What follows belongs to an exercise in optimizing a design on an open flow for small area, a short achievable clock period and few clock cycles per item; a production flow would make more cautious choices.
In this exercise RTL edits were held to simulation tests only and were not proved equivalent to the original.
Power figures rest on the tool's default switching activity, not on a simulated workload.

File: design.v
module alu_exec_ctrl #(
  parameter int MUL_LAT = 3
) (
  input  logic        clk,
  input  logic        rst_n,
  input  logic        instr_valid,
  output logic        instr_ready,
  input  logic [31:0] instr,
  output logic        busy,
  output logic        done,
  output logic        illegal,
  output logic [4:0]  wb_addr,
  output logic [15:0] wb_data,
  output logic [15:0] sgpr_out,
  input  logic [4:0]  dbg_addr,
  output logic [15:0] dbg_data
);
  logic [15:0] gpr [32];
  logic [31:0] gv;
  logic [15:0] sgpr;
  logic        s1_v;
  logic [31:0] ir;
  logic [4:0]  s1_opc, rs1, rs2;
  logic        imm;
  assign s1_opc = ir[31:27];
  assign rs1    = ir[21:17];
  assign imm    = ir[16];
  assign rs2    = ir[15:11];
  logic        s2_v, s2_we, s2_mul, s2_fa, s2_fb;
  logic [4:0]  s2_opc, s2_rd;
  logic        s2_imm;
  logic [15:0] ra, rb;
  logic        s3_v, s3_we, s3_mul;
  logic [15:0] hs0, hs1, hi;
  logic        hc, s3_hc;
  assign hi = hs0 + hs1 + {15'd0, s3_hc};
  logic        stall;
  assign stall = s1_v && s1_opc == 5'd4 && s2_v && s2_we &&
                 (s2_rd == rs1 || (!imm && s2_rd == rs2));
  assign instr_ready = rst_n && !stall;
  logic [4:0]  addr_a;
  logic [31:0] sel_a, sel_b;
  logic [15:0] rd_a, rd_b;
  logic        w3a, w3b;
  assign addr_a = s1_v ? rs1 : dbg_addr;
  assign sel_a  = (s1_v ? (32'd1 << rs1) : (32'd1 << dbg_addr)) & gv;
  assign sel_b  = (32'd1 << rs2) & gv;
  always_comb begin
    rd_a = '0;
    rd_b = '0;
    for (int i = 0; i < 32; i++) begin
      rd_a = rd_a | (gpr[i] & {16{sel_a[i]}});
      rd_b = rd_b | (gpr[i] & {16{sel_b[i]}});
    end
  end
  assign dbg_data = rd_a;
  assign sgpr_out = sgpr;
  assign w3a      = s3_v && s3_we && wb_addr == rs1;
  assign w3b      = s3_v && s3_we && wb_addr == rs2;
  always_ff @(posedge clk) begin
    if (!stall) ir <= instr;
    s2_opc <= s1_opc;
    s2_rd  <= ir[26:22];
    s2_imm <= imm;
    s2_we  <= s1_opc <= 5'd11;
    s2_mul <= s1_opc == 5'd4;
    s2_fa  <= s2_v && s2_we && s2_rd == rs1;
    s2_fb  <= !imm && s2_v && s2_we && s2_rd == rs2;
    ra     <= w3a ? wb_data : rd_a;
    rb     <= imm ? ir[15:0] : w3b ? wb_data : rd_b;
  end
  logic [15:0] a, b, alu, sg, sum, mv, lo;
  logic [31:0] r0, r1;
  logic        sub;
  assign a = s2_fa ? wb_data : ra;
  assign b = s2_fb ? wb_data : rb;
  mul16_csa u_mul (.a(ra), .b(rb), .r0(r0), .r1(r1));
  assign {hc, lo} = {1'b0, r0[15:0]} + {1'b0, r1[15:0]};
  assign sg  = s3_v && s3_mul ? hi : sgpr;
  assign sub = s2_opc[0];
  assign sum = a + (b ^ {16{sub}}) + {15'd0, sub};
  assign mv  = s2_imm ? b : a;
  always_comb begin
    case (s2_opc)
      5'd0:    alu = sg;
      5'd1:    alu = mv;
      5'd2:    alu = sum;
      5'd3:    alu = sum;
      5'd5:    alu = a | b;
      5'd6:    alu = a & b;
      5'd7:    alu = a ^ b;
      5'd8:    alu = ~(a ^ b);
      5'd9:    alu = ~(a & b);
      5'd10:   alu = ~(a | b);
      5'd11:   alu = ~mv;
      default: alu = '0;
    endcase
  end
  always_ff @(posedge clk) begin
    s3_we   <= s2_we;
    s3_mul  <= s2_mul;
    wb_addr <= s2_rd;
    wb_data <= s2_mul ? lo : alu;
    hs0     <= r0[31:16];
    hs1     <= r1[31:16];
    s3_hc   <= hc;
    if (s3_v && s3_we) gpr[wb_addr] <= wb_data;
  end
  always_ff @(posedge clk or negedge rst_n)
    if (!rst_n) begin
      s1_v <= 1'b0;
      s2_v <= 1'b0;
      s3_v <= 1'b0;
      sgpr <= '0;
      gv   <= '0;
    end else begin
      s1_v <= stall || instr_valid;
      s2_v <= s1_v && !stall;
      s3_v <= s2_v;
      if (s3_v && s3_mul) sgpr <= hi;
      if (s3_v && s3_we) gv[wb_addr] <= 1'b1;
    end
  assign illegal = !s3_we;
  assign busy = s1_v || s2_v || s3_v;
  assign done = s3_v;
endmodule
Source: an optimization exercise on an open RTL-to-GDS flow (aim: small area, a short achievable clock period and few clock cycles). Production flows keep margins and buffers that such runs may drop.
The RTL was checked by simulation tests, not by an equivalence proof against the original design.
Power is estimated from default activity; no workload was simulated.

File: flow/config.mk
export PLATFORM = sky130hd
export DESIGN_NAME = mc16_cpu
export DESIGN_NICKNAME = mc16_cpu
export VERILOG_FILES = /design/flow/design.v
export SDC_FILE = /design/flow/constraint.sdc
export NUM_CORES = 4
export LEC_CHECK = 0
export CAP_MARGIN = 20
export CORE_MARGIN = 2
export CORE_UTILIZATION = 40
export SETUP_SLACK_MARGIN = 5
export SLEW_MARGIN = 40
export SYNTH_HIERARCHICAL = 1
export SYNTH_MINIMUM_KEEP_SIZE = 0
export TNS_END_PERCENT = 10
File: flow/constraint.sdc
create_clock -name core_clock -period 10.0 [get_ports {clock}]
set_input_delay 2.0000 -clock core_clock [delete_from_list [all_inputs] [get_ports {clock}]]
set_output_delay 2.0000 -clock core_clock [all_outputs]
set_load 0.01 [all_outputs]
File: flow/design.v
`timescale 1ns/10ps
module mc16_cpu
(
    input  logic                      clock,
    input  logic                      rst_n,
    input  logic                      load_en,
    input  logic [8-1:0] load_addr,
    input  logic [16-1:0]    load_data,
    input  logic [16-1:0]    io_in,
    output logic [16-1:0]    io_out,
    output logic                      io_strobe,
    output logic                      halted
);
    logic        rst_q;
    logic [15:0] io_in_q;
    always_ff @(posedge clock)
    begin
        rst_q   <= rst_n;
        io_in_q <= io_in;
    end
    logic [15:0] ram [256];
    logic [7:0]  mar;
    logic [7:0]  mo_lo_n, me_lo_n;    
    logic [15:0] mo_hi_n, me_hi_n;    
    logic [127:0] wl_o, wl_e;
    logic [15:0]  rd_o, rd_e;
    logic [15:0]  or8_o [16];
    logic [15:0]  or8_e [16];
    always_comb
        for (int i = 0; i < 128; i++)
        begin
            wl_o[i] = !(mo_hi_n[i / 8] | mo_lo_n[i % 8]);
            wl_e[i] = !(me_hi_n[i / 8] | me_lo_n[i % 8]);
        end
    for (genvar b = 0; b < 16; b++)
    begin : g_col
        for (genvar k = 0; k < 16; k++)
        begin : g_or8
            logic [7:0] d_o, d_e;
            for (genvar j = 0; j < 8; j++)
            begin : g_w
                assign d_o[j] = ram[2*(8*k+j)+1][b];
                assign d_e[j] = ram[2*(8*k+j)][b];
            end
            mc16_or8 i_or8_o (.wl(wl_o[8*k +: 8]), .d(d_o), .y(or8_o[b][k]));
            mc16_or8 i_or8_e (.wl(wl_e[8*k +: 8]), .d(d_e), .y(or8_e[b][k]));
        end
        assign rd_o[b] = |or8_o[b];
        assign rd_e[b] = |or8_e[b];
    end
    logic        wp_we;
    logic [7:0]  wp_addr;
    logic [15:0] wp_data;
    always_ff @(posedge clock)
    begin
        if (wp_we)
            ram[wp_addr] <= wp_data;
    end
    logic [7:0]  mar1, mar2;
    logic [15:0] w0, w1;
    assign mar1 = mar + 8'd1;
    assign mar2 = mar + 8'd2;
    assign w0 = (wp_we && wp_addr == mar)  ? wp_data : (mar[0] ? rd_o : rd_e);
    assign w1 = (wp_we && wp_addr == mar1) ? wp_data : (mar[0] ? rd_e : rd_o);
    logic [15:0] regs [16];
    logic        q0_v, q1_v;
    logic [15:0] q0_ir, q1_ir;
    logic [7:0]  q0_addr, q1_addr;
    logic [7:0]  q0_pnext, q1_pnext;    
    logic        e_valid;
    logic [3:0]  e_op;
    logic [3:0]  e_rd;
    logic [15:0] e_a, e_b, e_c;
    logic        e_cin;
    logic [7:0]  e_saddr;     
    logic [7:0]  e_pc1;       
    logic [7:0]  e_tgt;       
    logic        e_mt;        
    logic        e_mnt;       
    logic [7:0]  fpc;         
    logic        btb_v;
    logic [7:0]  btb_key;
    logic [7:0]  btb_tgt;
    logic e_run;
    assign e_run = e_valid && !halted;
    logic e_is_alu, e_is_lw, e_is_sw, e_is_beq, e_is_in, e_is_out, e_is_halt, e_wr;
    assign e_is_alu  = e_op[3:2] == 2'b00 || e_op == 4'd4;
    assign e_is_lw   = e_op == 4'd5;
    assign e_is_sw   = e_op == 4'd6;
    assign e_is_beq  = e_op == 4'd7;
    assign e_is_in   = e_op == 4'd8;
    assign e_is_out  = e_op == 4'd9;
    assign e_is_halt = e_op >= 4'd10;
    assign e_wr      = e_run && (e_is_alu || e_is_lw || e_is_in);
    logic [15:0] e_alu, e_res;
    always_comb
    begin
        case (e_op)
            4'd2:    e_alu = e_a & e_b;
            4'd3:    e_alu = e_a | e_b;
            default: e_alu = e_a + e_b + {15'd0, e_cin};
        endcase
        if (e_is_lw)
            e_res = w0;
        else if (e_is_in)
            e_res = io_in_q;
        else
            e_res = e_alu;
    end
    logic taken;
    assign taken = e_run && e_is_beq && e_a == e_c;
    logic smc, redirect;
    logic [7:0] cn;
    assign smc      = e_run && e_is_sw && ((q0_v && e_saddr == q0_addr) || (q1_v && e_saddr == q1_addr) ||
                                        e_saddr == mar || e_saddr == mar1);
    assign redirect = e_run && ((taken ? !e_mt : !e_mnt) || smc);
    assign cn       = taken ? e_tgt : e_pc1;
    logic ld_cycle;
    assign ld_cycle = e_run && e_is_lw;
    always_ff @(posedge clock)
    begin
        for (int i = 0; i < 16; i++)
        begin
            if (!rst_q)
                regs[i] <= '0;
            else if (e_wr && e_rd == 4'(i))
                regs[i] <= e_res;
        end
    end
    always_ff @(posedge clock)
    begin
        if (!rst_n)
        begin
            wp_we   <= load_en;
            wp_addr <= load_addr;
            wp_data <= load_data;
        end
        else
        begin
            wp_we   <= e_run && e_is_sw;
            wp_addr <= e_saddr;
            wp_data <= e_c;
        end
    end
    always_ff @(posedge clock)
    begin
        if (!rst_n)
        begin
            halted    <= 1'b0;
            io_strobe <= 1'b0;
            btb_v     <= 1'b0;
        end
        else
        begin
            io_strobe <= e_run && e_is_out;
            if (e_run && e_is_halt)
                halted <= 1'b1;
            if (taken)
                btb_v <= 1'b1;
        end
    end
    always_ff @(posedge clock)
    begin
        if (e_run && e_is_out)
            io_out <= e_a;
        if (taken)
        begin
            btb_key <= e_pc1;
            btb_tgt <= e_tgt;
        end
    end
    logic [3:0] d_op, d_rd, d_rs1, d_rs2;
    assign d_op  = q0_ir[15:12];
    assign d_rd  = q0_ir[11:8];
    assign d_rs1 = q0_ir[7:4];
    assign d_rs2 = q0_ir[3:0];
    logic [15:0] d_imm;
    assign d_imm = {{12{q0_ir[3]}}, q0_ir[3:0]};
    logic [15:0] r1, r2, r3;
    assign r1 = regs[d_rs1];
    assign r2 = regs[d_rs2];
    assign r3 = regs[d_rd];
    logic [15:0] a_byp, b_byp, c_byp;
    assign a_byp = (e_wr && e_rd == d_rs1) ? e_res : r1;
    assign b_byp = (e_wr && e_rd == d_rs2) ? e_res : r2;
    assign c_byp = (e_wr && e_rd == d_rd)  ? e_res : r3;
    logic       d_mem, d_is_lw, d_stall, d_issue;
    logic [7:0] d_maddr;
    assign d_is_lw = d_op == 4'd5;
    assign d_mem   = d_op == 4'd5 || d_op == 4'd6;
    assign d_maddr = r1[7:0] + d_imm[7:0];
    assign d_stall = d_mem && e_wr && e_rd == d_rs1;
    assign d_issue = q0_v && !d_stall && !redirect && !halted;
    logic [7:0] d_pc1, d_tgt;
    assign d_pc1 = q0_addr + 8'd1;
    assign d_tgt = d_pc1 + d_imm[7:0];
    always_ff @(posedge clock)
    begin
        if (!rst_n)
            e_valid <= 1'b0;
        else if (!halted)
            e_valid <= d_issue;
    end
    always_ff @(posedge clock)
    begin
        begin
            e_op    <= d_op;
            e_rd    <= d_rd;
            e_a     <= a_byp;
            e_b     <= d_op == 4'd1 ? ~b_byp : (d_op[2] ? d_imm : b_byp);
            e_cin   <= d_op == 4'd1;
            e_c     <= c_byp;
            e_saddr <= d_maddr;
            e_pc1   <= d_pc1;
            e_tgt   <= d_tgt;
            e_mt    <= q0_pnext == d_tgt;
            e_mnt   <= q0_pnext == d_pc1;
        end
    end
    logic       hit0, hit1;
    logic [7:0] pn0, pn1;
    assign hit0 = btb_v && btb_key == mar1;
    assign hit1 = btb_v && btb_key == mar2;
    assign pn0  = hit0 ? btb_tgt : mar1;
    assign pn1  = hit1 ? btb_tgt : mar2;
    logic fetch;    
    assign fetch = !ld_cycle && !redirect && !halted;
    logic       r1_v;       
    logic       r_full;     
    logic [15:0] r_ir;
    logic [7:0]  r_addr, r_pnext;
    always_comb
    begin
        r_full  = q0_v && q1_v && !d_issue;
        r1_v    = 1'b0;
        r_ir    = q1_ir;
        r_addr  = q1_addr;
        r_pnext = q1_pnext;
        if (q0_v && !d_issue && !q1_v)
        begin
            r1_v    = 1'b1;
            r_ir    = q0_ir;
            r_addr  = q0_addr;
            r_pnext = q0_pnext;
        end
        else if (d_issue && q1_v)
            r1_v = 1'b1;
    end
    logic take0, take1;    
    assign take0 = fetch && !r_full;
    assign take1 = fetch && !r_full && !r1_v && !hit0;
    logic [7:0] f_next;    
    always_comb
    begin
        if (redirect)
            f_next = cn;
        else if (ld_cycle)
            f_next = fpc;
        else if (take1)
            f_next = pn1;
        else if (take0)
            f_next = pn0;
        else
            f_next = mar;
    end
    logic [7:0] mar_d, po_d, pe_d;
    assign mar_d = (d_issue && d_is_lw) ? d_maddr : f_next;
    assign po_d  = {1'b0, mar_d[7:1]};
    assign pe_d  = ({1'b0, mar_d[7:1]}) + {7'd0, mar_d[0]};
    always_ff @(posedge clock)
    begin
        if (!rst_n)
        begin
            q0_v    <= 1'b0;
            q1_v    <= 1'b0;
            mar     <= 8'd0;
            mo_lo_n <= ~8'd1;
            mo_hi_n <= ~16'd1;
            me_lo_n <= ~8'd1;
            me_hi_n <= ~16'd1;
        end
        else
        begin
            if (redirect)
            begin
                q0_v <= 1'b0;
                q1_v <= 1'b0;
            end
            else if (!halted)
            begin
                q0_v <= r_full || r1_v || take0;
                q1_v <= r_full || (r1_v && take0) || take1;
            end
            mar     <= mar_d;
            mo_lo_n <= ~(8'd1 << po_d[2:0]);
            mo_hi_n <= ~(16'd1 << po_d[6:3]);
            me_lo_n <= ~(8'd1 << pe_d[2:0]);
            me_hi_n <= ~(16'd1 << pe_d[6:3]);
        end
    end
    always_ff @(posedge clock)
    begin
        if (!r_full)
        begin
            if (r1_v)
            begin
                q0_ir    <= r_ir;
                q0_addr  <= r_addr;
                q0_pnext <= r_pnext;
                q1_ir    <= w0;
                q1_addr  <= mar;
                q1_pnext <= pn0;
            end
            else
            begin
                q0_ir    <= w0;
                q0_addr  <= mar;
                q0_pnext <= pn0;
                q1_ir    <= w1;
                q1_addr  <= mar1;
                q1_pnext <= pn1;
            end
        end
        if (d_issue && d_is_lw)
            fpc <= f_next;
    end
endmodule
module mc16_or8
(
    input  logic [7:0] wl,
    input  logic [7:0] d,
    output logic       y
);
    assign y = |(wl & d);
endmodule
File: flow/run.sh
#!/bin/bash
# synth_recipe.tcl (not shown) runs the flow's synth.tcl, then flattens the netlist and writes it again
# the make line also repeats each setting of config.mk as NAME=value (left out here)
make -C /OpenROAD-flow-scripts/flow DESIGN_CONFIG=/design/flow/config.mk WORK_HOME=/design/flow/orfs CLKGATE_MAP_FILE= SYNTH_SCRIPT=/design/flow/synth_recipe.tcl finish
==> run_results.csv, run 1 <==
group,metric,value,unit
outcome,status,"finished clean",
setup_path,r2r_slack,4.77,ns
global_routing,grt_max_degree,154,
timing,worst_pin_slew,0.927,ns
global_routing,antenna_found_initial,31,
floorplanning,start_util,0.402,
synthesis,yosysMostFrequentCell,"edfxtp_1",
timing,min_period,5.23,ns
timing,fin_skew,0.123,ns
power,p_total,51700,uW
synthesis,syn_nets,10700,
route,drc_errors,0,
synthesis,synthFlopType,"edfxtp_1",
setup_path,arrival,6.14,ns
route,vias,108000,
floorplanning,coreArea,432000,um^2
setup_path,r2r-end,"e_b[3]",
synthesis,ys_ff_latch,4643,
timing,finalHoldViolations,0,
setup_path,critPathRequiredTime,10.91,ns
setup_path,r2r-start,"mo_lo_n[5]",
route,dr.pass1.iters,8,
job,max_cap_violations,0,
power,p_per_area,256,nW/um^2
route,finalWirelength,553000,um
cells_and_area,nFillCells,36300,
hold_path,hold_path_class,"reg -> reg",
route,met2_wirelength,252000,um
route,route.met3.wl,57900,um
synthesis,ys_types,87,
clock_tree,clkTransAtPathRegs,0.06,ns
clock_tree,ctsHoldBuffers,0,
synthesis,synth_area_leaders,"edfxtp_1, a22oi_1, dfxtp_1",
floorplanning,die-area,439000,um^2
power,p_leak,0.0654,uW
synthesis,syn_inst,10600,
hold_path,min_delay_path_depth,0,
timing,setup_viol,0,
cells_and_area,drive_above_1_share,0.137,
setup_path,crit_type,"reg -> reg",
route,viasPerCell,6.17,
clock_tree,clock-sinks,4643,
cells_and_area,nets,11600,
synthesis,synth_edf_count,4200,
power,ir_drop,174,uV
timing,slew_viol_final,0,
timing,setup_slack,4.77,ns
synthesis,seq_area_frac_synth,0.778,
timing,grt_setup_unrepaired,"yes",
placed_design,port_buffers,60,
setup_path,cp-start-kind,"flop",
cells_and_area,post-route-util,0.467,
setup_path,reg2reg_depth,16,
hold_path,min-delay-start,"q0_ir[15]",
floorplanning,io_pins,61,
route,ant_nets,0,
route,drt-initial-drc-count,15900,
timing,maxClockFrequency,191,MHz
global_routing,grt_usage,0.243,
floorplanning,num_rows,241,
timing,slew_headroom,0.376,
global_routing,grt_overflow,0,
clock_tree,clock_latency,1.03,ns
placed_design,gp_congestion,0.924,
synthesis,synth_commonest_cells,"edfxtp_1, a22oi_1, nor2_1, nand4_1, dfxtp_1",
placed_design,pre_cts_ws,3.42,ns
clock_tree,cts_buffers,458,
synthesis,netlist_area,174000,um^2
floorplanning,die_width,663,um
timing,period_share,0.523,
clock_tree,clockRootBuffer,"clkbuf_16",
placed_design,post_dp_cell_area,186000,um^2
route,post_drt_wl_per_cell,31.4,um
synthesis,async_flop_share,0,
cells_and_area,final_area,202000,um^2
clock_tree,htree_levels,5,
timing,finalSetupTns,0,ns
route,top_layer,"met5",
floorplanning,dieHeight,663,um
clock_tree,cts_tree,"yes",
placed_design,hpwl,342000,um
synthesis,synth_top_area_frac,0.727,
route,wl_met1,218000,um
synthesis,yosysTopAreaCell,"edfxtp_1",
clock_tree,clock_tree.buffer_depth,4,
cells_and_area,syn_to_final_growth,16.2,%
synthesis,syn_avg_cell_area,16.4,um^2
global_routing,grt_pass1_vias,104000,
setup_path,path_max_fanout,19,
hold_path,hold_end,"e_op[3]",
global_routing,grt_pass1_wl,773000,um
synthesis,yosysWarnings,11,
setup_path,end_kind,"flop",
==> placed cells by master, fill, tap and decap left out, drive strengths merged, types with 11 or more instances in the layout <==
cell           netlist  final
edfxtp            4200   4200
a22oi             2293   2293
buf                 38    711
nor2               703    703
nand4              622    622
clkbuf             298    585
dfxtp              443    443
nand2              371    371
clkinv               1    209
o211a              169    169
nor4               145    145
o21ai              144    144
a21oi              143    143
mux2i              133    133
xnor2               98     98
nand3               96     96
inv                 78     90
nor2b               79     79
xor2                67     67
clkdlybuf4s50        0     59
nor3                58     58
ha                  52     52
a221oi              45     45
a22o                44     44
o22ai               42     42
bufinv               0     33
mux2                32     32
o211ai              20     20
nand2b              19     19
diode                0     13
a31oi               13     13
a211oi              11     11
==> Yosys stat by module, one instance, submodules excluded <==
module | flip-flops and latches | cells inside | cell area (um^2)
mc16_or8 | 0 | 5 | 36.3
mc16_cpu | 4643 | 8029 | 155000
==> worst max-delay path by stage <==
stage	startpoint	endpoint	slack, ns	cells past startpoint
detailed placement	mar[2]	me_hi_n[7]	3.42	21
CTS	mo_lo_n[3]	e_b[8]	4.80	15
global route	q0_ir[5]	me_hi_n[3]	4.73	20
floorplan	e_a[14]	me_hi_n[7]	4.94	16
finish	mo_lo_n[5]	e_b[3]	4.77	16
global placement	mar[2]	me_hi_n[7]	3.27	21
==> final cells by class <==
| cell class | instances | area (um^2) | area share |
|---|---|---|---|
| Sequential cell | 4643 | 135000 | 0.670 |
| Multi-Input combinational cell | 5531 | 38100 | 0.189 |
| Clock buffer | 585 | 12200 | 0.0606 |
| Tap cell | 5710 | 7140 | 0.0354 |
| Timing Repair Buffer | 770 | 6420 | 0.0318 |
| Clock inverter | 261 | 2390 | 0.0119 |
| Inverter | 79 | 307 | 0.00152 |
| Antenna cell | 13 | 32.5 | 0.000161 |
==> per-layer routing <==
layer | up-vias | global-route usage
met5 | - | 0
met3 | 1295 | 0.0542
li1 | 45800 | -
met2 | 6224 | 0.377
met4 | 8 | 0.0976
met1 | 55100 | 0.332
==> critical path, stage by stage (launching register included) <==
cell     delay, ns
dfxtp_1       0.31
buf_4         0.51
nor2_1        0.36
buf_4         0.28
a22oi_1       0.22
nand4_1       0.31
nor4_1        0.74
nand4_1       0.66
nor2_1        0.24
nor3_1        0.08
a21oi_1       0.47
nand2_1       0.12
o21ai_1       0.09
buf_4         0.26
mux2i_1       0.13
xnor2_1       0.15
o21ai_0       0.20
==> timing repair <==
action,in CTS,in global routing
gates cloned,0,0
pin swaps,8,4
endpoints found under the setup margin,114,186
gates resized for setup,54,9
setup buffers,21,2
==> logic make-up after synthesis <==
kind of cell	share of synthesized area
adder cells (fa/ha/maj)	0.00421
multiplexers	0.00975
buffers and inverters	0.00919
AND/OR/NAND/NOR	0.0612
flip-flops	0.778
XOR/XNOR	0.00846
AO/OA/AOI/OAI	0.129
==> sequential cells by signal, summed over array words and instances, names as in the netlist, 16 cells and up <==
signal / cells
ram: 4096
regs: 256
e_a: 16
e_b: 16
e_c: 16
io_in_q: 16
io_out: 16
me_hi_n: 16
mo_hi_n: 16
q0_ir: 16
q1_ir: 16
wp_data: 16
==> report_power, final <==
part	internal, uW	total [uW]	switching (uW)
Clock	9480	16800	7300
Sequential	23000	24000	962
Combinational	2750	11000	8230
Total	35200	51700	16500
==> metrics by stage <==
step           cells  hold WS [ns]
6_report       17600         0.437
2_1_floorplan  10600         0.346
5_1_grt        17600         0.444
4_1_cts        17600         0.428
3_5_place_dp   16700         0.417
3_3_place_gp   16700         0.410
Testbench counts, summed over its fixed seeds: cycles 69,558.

__Activity__
Which lines above contain the word "short"? List them.

__Answer__
What follows belongs to an exercise in optimizing a design on an open flow for small area, a short achievable clock period and few clock cycles per item; a production flow would make more cautious choices.
Source: an optimization exercise on an open RTL-to-GDS flow (aim: small area, a short achievable clock period and few clock cycles). Production flows keep margins and buffers that such runs may drop.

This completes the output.